Exercise aim ->
The records follow. Print, word for word, the first line through the "setup endpoints to repair | 0 | 9" line.
[Opening Supplied data section]
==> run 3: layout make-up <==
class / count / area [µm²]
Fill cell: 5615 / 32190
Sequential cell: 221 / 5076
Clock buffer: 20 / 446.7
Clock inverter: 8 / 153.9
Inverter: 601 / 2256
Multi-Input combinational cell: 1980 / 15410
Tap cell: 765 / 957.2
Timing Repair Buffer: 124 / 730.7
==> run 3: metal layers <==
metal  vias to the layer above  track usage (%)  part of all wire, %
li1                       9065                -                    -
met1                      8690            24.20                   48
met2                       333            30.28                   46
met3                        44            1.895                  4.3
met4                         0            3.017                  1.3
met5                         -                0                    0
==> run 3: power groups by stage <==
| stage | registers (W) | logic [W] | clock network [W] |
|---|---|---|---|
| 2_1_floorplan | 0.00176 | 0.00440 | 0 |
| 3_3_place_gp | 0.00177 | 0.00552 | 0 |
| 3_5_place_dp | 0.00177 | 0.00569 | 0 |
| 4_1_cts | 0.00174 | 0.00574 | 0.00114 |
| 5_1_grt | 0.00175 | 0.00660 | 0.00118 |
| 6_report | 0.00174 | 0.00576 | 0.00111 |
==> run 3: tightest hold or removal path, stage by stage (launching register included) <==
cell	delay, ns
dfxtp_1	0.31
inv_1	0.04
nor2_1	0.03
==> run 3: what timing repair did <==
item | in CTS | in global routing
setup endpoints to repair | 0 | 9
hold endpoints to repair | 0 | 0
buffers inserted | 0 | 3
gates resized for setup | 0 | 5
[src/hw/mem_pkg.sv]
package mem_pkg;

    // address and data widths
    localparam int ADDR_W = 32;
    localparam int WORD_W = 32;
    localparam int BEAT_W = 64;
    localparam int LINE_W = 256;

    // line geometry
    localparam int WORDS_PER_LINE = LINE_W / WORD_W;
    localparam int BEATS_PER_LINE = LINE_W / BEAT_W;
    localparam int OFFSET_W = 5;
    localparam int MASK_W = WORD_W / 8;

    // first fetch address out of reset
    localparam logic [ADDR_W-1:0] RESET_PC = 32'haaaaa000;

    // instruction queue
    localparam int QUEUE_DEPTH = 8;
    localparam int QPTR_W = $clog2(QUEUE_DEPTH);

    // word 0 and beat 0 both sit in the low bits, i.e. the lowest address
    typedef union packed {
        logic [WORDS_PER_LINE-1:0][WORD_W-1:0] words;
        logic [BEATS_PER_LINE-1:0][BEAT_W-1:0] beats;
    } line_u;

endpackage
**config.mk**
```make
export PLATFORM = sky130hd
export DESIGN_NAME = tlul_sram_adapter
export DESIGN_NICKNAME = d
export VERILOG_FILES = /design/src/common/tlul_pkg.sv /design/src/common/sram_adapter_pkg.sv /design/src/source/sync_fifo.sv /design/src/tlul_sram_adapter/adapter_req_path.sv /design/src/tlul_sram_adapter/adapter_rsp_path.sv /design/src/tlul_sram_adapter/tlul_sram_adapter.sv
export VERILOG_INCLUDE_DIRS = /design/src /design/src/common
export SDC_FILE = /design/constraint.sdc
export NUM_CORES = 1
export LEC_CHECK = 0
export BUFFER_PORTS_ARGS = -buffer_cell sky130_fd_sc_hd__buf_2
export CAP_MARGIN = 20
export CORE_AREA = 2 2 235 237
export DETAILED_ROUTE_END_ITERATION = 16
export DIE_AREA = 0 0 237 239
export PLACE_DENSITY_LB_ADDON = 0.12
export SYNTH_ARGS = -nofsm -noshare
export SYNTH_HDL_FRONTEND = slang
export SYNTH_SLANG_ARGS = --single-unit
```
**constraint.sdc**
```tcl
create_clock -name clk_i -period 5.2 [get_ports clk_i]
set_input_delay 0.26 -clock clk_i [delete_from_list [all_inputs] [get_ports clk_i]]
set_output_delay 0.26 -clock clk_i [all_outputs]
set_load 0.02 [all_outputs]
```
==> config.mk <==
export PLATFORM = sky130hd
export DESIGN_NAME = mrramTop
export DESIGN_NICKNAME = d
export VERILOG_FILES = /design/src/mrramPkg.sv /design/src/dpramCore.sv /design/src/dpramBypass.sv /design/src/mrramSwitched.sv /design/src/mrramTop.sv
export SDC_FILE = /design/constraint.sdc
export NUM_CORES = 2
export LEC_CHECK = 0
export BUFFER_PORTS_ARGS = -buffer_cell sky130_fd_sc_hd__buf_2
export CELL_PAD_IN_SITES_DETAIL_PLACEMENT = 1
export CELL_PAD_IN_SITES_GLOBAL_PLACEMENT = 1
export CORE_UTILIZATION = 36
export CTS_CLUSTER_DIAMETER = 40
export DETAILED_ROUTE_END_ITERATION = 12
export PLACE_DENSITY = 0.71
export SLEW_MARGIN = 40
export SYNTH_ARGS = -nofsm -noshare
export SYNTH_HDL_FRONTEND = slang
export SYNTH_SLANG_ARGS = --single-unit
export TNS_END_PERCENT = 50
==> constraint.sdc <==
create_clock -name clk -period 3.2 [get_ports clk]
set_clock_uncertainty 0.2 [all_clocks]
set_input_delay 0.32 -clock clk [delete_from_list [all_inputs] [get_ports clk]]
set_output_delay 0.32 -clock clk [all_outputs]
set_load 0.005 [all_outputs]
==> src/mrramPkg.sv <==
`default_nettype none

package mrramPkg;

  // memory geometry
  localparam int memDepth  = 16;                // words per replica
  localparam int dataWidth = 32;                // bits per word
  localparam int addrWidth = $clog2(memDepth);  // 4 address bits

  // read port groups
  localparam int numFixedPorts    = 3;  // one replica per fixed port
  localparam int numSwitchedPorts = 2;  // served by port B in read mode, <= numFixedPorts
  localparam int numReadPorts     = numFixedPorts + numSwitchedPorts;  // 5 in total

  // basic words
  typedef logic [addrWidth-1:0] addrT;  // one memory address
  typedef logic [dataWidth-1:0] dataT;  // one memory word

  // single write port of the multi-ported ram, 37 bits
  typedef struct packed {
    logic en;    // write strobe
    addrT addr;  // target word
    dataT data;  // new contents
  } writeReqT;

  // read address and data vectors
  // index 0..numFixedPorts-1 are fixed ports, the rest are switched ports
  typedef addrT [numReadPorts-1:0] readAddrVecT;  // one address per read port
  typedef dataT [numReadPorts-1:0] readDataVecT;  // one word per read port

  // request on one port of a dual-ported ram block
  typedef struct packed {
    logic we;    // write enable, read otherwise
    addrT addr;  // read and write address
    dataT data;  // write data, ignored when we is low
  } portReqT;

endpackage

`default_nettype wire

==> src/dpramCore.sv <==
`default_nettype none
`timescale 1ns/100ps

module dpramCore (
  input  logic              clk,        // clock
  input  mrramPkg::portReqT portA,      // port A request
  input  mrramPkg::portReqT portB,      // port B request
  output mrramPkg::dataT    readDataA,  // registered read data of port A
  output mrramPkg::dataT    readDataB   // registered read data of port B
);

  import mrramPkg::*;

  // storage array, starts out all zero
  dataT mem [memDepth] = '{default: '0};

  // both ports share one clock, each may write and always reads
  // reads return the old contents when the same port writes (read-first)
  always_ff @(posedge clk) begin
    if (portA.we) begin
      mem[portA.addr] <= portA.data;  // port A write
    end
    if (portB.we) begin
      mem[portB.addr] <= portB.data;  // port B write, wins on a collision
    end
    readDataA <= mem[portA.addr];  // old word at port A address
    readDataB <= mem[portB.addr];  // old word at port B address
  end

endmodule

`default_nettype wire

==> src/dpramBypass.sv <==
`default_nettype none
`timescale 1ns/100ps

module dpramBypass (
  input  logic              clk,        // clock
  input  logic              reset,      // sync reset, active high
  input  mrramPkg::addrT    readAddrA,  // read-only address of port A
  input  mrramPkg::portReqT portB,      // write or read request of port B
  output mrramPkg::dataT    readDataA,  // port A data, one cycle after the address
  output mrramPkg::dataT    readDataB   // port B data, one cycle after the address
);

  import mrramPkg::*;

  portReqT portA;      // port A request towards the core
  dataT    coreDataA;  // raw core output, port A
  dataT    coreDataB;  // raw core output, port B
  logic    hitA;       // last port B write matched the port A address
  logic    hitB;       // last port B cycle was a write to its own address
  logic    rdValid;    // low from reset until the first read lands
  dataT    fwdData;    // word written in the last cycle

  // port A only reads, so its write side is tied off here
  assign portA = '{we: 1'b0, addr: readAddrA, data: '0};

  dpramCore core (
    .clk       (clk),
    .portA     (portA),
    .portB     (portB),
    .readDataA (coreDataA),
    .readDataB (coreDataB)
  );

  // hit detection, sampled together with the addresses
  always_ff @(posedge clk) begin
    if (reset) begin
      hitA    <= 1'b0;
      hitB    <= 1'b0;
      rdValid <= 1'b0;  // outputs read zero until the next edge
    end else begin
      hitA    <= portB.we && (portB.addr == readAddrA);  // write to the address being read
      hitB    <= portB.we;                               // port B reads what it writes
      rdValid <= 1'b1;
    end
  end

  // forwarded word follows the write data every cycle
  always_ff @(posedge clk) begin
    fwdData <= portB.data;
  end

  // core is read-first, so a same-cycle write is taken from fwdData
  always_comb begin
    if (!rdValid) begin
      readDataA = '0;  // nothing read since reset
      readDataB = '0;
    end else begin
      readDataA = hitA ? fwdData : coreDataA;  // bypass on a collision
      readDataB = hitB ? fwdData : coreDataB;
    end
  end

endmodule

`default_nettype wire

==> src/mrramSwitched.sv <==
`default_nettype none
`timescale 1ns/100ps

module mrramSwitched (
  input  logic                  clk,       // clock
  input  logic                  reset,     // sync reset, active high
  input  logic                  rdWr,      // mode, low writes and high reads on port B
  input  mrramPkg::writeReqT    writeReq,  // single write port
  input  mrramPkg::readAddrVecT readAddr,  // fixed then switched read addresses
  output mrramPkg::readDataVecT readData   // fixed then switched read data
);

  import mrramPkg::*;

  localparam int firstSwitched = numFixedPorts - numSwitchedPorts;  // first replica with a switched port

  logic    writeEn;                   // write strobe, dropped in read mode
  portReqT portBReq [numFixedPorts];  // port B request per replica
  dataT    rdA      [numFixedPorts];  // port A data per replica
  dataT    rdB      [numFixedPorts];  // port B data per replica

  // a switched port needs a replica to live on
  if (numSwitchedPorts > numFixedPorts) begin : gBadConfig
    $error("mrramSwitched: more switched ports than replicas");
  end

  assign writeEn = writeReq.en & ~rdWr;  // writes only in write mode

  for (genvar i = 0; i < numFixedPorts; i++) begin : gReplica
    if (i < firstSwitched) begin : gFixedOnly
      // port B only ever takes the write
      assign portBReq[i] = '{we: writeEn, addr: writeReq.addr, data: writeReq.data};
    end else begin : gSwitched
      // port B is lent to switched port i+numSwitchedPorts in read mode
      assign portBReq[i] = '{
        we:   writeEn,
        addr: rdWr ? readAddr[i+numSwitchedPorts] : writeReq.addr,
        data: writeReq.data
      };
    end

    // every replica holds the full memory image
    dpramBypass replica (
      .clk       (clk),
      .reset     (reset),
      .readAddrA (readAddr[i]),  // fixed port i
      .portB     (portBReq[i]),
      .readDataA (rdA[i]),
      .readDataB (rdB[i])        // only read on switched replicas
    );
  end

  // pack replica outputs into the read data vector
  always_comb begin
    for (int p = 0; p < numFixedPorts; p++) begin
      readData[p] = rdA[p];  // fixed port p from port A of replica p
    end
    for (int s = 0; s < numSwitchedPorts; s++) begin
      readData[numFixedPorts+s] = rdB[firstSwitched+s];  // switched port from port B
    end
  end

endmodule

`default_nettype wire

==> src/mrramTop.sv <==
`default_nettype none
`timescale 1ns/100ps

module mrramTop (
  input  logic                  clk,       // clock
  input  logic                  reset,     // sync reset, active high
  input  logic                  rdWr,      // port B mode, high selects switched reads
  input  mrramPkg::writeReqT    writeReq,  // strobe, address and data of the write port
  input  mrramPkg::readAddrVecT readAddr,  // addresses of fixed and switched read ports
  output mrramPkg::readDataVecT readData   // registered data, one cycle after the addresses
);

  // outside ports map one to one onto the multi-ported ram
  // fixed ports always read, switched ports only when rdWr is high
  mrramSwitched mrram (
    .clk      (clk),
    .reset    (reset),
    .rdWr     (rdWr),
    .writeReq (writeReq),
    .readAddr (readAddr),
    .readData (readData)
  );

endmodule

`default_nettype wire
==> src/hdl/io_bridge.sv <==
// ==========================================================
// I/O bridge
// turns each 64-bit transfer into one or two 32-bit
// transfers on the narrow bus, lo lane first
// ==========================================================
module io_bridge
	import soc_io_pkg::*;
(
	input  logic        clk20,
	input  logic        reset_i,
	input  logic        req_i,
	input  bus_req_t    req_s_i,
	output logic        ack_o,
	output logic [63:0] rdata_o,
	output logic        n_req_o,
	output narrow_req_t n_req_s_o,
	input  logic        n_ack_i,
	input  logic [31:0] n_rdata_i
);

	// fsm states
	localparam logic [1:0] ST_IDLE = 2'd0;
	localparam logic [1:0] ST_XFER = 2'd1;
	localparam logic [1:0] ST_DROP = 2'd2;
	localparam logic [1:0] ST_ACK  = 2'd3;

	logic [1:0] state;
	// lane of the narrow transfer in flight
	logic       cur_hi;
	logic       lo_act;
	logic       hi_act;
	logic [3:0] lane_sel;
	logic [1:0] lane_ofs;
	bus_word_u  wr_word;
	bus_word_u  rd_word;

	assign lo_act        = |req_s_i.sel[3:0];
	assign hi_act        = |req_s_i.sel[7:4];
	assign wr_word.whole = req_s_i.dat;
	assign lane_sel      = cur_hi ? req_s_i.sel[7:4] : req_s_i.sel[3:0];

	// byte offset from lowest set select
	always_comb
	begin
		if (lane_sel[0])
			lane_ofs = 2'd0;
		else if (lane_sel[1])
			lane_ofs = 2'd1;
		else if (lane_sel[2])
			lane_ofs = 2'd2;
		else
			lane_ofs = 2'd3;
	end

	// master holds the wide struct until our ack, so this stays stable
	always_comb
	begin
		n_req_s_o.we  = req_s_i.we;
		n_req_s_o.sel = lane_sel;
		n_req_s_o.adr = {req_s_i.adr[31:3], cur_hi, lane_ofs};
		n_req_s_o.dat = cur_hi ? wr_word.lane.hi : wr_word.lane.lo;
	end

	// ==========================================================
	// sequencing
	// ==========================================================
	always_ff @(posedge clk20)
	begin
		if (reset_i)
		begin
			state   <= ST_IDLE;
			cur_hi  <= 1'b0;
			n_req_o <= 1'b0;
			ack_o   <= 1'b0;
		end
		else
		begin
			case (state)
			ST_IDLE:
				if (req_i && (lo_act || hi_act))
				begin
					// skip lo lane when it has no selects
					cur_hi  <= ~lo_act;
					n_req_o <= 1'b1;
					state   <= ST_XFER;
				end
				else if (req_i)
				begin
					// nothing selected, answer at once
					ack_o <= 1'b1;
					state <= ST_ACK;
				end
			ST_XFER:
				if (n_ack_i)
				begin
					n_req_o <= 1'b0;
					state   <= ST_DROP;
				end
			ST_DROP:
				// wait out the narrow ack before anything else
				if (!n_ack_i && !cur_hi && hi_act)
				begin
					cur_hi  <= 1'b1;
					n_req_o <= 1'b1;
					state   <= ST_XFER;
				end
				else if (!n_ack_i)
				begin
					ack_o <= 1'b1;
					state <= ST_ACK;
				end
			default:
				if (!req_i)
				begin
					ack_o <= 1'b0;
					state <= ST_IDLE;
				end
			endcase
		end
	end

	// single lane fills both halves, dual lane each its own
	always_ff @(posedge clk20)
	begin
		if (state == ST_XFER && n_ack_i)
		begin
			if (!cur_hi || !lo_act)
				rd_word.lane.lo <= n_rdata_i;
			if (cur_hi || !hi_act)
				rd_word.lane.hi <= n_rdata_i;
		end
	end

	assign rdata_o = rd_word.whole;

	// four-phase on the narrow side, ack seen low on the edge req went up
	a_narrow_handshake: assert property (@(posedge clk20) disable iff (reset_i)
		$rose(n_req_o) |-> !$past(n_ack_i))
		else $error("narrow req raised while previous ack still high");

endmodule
[Closing Supplied data section]
Solution to this exercise ->
==> run 3: layout make-up <==
class / count / area [µm²]
Fill cell: 5615 / 32190
Sequential cell: 221 / 5076
Clock buffer: 20 / 446.7
Clock inverter: 8 / 153.9
Inverter: 601 / 2256
Multi-Input combinational cell: 1980 / 15410
Tap cell: 765 / 957.2
Timing Repair Buffer: 124 / 730.7
==> run 3: metal layers <==
metal  vias to the layer above  track usage (%)  part of all wire, %
li1                       9065                -                    -
met1                      8690            24.20                   48
met2                       333            30.28                   46
met3                        44            1.895                  4.3
met4                         0            3.017                  1.3
met5                         -                0                    0
==> run 3: power groups by stage <==
| stage | registers (W) | logic [W] | clock network [W] |
|---|---|---|---|
| 2_1_floorplan | 0.00176 | 0.00440 | 0 |
| 3_3_place_gp | 0.00177 | 0.00552 | 0 |
| 3_5_place_dp | 0.00177 | 0.00569 | 0 |
| 4_1_cts | 0.00174 | 0.00574 | 0.00114 |
| 5_1_grt | 0.00175 | 0.00660 | 0.00118 |
| 6_report | 0.00174 | 0.00576 | 0.00111 |
==> run 3: tightest hold or removal path, stage by stage (launching register included) <==
cell	delay, ns
dfxtp_1	0.31
inv_1	0.04
nor2_1	0.03
==> run 3: what timing repair did <==
item | in CTS | in global routing
setup endpoints to repair | 0 | 9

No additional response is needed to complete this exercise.